13. Hebt u ooit een religieuze ervaring gehad?
“Een verschijning? Neen, maar ik wacht er nog op. (lacht) Als wetenschapper weet ik dat de dood het einde betekent, maar ergens wil ik geloven dat dat niet zo is.”
14. Hoe voelt u zich in uw lichaam?
“Euh, moe. (lacht) Neen, op dit moment in mijn leven voel ik me heel goed in mijn lichaam maar dat is ooit wel anders geweest. In mijn studentenjaren heb ik een eetstoornis gehad. Ofwel ben je te dik, ofwel te dun, ofwel niet knap genoeg, ofwel niet slim genoeg. Een paar jaar geleden heb ik zelfs een dagboek teruggevonden van toen ik acht was. Er stond: ‘Ik mag geen cola meer drinken want ik ben te dik’. Hoe triestig dat je als kind van acht jaar daarmee bezig bent! En ik was niet eens heel dik.
“Niemand had iets in de gaten. Ik was altijd een people-pleaser, wilde de grappige zijn, wilde leuk gevonden worden, terwijl ik eigenlijk heel ver van mezelf afstond. De middelbare school vond ik de verschrikkelijkste tijd van mijn leven. Als je niet populair bent, begin je je te spiegelen aan de kinderen die dat wel zijn. Bij ons op school was er heel veel uiterlijke schijn. De status van je ouders en de kleren die je droeg maakten uit of je al dan niet bij het clubje hoorde. Ik was daar zeer gevoelig voor. Zelfs mijn beste vriendin hield ik op een afstand omdat ik zo onzeker was. Ik voelde mij overal en nergens bijhoren.

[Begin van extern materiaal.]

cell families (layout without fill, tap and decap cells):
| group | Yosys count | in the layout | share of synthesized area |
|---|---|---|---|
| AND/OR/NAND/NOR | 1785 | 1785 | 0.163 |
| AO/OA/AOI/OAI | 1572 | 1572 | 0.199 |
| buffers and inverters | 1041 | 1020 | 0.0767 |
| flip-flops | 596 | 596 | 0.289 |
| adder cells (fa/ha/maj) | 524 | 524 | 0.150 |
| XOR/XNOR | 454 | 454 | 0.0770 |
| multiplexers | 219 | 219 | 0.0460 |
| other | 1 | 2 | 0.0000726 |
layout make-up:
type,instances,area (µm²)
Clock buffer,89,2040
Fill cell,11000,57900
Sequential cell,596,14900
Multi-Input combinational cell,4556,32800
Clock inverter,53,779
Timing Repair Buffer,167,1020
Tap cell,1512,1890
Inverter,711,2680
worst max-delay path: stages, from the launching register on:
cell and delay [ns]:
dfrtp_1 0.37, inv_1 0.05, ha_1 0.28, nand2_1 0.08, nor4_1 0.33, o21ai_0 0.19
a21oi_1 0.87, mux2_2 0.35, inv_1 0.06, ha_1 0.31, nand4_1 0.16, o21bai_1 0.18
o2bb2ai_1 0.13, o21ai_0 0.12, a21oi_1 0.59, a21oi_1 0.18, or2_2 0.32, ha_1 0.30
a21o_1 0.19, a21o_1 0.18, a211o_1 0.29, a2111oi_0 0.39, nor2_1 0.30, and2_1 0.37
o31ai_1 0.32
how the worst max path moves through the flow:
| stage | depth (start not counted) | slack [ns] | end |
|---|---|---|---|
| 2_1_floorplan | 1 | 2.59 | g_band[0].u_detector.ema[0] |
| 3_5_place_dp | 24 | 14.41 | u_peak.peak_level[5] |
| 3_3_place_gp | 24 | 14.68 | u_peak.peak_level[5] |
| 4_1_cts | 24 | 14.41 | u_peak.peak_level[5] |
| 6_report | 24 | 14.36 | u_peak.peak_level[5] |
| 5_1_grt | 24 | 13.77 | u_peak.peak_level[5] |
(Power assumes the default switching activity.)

“In crisismomenten, als het uit was met een vriendje of tijdens de examens, stak die eetstoornis telkens de kop op. Uiteindelijk ben ik in behandeling gegaan bij een psychiater, wat mij goed geholpen heeft. Een eetstoornis is immers een symptoom van een dieperliggend probleem.

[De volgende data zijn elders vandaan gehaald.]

`src/hw/core_config.svh`:
```
// Core width macros: data word, register address and register count.
`ifndef CORE_CONFIG_SVH
`define CORE_CONFIG_SVH

// Data and address word width.
`define CORE_XLEN 32

// Register index width.
`define CORE_RADDR_W 5

// Number of integer registers, x0 included.
`define CORE_NREGS 32

`endif

```
`src/hw/core_pkg.sv`:
```
// Core types: word and register index vectors, ALU and bus state enums, stage bundles.
`include "core_config.svh"

package core_pkg;

  typedef logic [`CORE_XLEN-1:0]    word_t;
  typedef logic [`CORE_RADDR_W-1:0] reg_addr_t;
  typedef logic [1:0]               wb_src_t;

  localparam int WB_EXE = 0;  // ALU result to register.
  localparam int WB_MEM = 1;  // Load data to register.

  typedef enum logic [2:0] {
    ALU_ADD,
    ALU_SUB,
    ALU_AND,
    ALU_OR,
    ALU_XOR
  } alu_op_e;

  typedef enum logic {
    IDLE,
    BUSY
  } mem_state_e;

  typedef struct packed {
    logic      valid;
    reg_addr_t rs1;
    reg_addr_t rs2;
    reg_addr_t rd;
    word_t     op1;
    word_t     op2;
    word_t     imm;
    logic      use_imm;
    alu_op_e   alu_op;
    wb_src_t   wb_src;
    logic      is_load;
    logic      is_store;
  } id_ex_t;

  typedef struct packed {
    logic      valid;
    reg_addr_t rd;
    wb_src_t   wb_src;
    logic      is_load;
    logic      is_store;
    word_t     alu;
    word_t     store_data;
  } ex_mem_t;

  typedef struct packed {
    logic      valid;
    reg_addr_t rd;
    wb_src_t   wb_src;
    word_t     alu;
    word_t     load_data;
  } mem_wb_t;

  typedef struct packed {
    logic      en;
    reg_addr_t rd;
    word_t     data;
  } reg_wr_t;

endpackage

```
`src/hw/core_top.sv`:
```
// Core top level: decode, execute and memory/writeback stages with the retire port.
module core_top import core_pkg::*; (
  input  logic       clk,
  input  logic       arst_n,
  input  logic       instr_valid,
  input  word_t      instr,
  output logic       instr_ready,
  output logic       wb_cyc,
  output logic       wb_stb,
  output logic       wb_we,
  output word_t      wb_adr,
  output word_t      wb_dat_o,
  output logic [3:0] wb_sel,
  input  word_t      wb_dat_i,
  input  logic       wb_ack,
  output logic       retire_valid,
  output reg_addr_t  retire_rd,
  output word_t      retire_data
);

  id_ex_t    id_ex;
  ex_mem_t   ex_mem;
  mem_wb_t   mem_wb;
  reg_wr_t   reg_wr;
  reg_addr_t ex_load_rd;
  logic      mem_stall;

  decode_stage u_decode (.hold(mem_stall), .*);

  execute_stage u_execute (.hold(mem_stall), .*);

  mem_wb_stage u_mem_wb (.*);

  assign retire_valid = reg_wr.en;
  assign retire_rd    = reg_wr.rd;
  assign retire_data  = reg_wr.data;

endmodule

```
`src/hw/decode_stage.sv`:
```
// Decode stage: instruction intake, RV32I subset decode, register read, load-use bubble.
module decode_stage import core_pkg::*; (
  input  logic      clk,
  input  logic      arst_n,
  input  logic      instr_valid,
  input  word_t     instr,
  output logic      instr_ready,
  input  logic      hold,
  input  reg_addr_t ex_load_rd,
  input  reg_wr_t   reg_wr,
  output id_ex_t    id_ex
);

  localparam logic [6:0] OPC_REG   = 7'b0110011;
  localparam logic [6:0] OPC_IMM   = 7'b0010011;
  localparam logic [6:0] OPC_LOAD  = 7'b0000011;
  localparam logic [6:0] OPC_STORE = 7'b0100011;

  word_t     instr_q;
  logic      instr_q_valid;
  logic      started;
  logic      known;
  logic      use_rs1;
  logic      use_rs2;
  logic      load_use;
  reg_addr_t rs1;
  reg_addr_t rs2;
  word_t     rd1;
  word_t     rd2;
  id_ex_t    dec;

  assign rs1 = instr_q[19:15];
  assign rs2 = instr_q[24:20];

  regfile u_regfile (.clk, .arst_n, .rs1, .rs2, .rd1, .rd2, .wr(reg_wr));

  always_comb begin
    dec     = '0;
    dec.rd  = instr_q[11:7];
    dec.imm = {{20{instr_q[31]}}, instr_q[31:20]};
    known   = 1'b0;
    use_rs1 = 1'b1;
    use_rs2 = 1'b0;
    case (instr_q[6:0])
      OPC_REG: begin
        known              = 1'b1;
        use_rs2            = 1'b1;
        dec.wb_src[WB_EXE] = 1'b1;
        case ({instr_q[31:25], instr_q[14:12]})
          10'b0000000_000: dec.alu_op = ALU_ADD;
          10'b0100000_000: dec.alu_op = ALU_SUB;
          10'b0000000_100: dec.alu_op = ALU_XOR;
          10'b0000000_110: dec.alu_op = ALU_OR;
          10'b0000000_111: dec.alu_op = ALU_AND;
          default:         known = 1'b0;
        endcase
      end
      OPC_IMM: begin
        known              = (instr_q[14:12] == 3'b000);  // ADDI only.
        dec.use_imm        = 1'b1;
        dec.wb_src[WB_EXE] = 1'b1;
      end
      OPC_LOAD: begin
        known              = (instr_q[14:12] == 3'b010);  // LW only.
        dec.use_imm        = 1'b1;
        dec.is_load        = 1'b1;
        dec.wb_src[WB_MEM] = 1'b1;
      end
      OPC_STORE: begin
        known        = (instr_q[14:12] == 3'b010);  // SW only.
        use_rs2      = 1'b1;
        dec.use_imm  = 1'b1;
        dec.is_store = 1'b1;
        dec.rd       = '0;
        dec.imm      = {{20{instr_q[31]}}, instr_q[31:25], instr_q[11:7]};
      end
      default: use_rs1 = 1'b0;
    endcase
    dec.rs1   = use_rs1 ? rs1 : '0;
    dec.rs2   = use_rs2 ? rs2 : '0;
    dec.op1   = rd1;
    dec.op2   = rd2;
    dec.valid = instr_q_valid && known;  // Unknown opcodes leave as bubbles.
  end

  assign load_use = instr_q_valid && (ex_load_rd != '0) &&
                    ((use_rs1 && rs1 == ex_load_rd) || (use_rs2 && rs2 == ex_load_rd));

  assign instr_ready = started && !hold && !load_use;

  always_ff @(posedge clk or negedge arst_n) begin
    if (!arst_n) begin
      started       <= 1'b0;
      instr_q_valid <= 1'b0;
      id_ex         <= '0;
    end else begin
      started <= 1'b1;
      if (!hold) begin
        if (load_use) begin
          id_ex.valid <= 1'b0;  // Bubble, instruction stays.
        end else begin
          id_ex         <= dec;
          instr_q_valid <= instr_valid && instr_ready;
        end
      end
    end
  end

  always_ff @(posedge clk) begin
    if (instr_valid && instr_ready) begin
      instr_q <= instr;
    end
  end

endmodule

```
`src/hw/execute_stage.sv`:
```
// Execute stage: ALU, operand forwarding and the execute-to-memory latch.
module execute_stage import core_pkg::*; (
  input  logic      clk,
  input  logic      arst_n,
  input  logic      hold,
  input  id_ex_t    id_ex,
  input  mem_wb_t   mem_wb,
  output reg_addr_t ex_load_rd,
  output ex_mem_t   ex_mem
);

  word_t op1;
  word_t op2;
  word_t now_op1;
  word_t now_op2;
  word_t op1_q;
  word_t op2_q;
  word_t alu_b;
  word_t alu_y;
  logic  held;

  // The writeback producer leaves during a stall, so operands are kept locally.
  assign now_op1 = held ? op1_q : id_ex.op1;
  assign now_op2 = held ? op2_q : id_ex.op2;

  forward u_forward (
    .rs1(id_ex.rs1),
    .rs2(id_ex.rs2),
    .ex_mem,
    .mem_wb,
    .now_op1,
    .now_op2,
    .op1,
    .op2
  );

  assign alu_b = id_ex.use_imm ? id_ex.imm : op2;

  always_comb begin
    case (id_ex.alu_op)
      ALU_SUB: alu_y = op1 - alu_b;
      ALU_AND: alu_y = op1 & alu_b;
      ALU_OR:  alu_y = op1 | alu_b;
      ALU_XOR: alu_y = op1 ^ alu_b;
      default: alu_y = op1 + alu_b;  // Also load and store addresses.
    endcase
  end

  assign ex_load_rd = (id_ex.valid && id_ex.is_load) ? id_ex.rd : '0;

  always_ff @(posedge clk) begin
    if (hold) begin
      op1_q <= op1;
      op2_q <= op2;
    end
  end

  always_ff @(posedge clk or negedge arst_n) begin
    if (!arst_n) begin
      held   <= 1'b0;
      ex_mem <= '0;
    end else begin
      held <= hold;
      if (!hold) begin
        ex_mem.valid      <= id_ex.valid;
        ex_mem.rd         <= id_ex.rd;
        ex_mem.wb_src     <= id_ex.wb_src;
        ex_mem.is_load    <= id_ex.is_load;
        ex_mem.is_store   <= id_ex.is_store;
        ex_mem.alu        <= alu_y;
        ex_mem.store_data <= op2;
      end
    end
  end

endmodule

```
`src/hw/forward.sv`:
```
// Operand forwarding from the memory-stage ALU result and the writeback-stage results.
module forward import core_pkg::*; (
  input  reg_addr_t rs1,
  input  reg_addr_t rs2,
  input  ex_mem_t   ex_mem,
  input  mem_wb_t   mem_wb,
  input  word_t     now_op1,
  input  word_t     now_op2,
  output word_t     op1,
  output word_t     op2
);

  function automatic word_t pick(reg_addr_t rs, word_t now_val, ex_mem_t mem, mem_wb_t wb);
    logic mem_hit;
    logic wb_hit;
    mem_hit = mem.valid && (rs != '0) && (mem.rd == rs);
    wb_hit  = wb.valid && (rs != '0) && (wb.rd == rs);
    if (mem_hit && mem.wb_src[WB_EXE]) begin
      return mem.alu;
    end else if (wb_hit && wb.wb_src[WB_EXE]) begin
      return wb.alu;
    end else if (wb_hit && wb.wb_src[WB_MEM]) begin
      return wb.load_data;
    end
    return now_val;
  endfunction

  // Writeback-stage control is used for both operands.
  always_comb begin
    op1 = pick(rs1, now_op1, ex_mem, mem_wb);
    op2 = pick(rs2, now_op2, ex_mem, mem_wb);
  end

endmodule

```
`src/hw/mem_wb_stage.sv`:
```
// Memory and writeback stage: Wishbone classic master, writeback latch and register write.
module mem_wb_stage import core_pkg::*; (
  input  logic       clk,
  input  logic       arst_n,
  input  ex_mem_t    ex_mem,
  output logic       mem_stall,
  output mem_wb_t    mem_wb,
  output reg_wr_t    reg_wr,
  output logic       wb_cyc,
  output logic       wb_stb,
  output logic       wb_we,
  output word_t      wb_adr,
  output word_t      wb_dat_o,
  output logic [3:0] wb_sel,
  input  word_t      wb_dat_i,
  input  logic       wb_ack
);

  mem_state_e state;
  logic       mem_req;
  logic       done;

  assign mem_req   = ex_mem.valid && (ex_mem.is_load || ex_mem.is_store);
  assign done      = (state == BUSY) && wb_ack;
  assign mem_stall = mem_req && !done;

  always_ff @(posedge clk or negedge arst_n) begin
    if (!arst_n) begin
      state <= IDLE;
    end else begin
      case (state)
        IDLE:    if (mem_req) state <= BUSY;
        BUSY:    if (wb_ack) state <= IDLE;  // Cycle drops after ack.
        default: state <= IDLE;
      endcase
    end
  end

  // Address and data come straight from the held latch.
  assign wb_cyc   = (state == BUSY);
  assign wb_stb   = (state == BUSY);
  assign wb_we    = ex_mem.is_store;
  assign wb_adr   = ex_mem.alu;
  assign wb_dat_o = ex_mem.store_data;
  assign wb_sel   = 4'hf;

  always_ff @(posedge clk or negedge arst_n) begin
    if (!arst_n) begin
      mem_wb <= '0;
    end else begin
      mem_wb.valid     <= ex_mem.valid && !mem_stall;  // Bubble while waiting.
      mem_wb.rd        <= ex_mem.rd;
      mem_wb.wb_src    <= ex_mem.wb_src;
      mem_wb.alu       <= ex_mem.alu;
      mem_wb.load_data <= wb_dat_i;
    end
  end

  always_comb begin
    reg_wr.en   = mem_wb.valid;
    reg_wr.rd   = mem_wb.rd;
    reg_wr.data = mem_wb.wb_src[WB_MEM] ? mem_wb.load_data : mem_wb.alu;
  end

  a_stb_needs_cyc: assert property (@(posedge clk) disable iff (!arst_n)
    wb_stb |-> wb_cyc && mem_req);

  a_req_stable: assert property (@(posedge clk) disable iff (!arst_n)
    (wb_stb && !wb_ack) |=> wb_stb && $stable(wb_adr) && $stable(wb_we) && $stable(wb_dat_o));

endmodule

```
`src/hw/regfile.sv`:
```
// Register file with two asynchronous read ports, one write port, write-through and zero x0.
`include "core_config.svh"

module regfile import core_pkg::*; (
  input  logic      clk,
  input  logic      arst_n,
  input  reg_addr_t rs1,
  input  reg_addr_t rs2,
  output word_t     rd1,
  output word_t     rd2,
  input  reg_wr_t   wr
);

  word_t regs [`CORE_NREGS];
  logic  wr_live;

  assign wr_live = wr.en && (wr.rd != '0);  // x0 is never written.

  always_ff @(posedge clk or negedge arst_n) begin
    if (!arst_n) begin
      for (int i = 0; i < `CORE_NREGS; i++) begin
        regs[i] <= '0;
      end
    end else if (wr_live) begin
      regs[wr.rd] <= wr.data;
    end
  end

  assign rd1 = (wr_live && wr.rd == rs1) ? wr.data : regs[rs1];  // Write-through.
  assign rd2 = (wr_live && wr.rd == rs2) ? wr.data : regs[rs2];

  a_x0_reads_zero: assert property (@(posedge clk) disable iff (!arst_n)
    (rs1 != '0 || rd1 == '0) && (rs2 != '0 || rd2 == '0));

endmodule

```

“Ondertussen ken ik wel de valkuilen. Tijdens De mol bijvoorbeeld besefte ik dat ik door de stress veel te weinig at. Om je emoties te onderdrukken ga je ofwel veel te veel eten, ofwel veel te weinig. Als je dat patroon herkent, kun je ervoor zorgen dat het niet verder escaleert.”
15. Wat vindt u erotisch?
“Hoe twee mensen, mijn man en ik dus, één persoon worden als ze de liefde bedrijven. Hoe je elkaar kunt aanvoelen zonder iets te hoeven zeggen: die eenheid is voor mij het toppunt van erotiek.”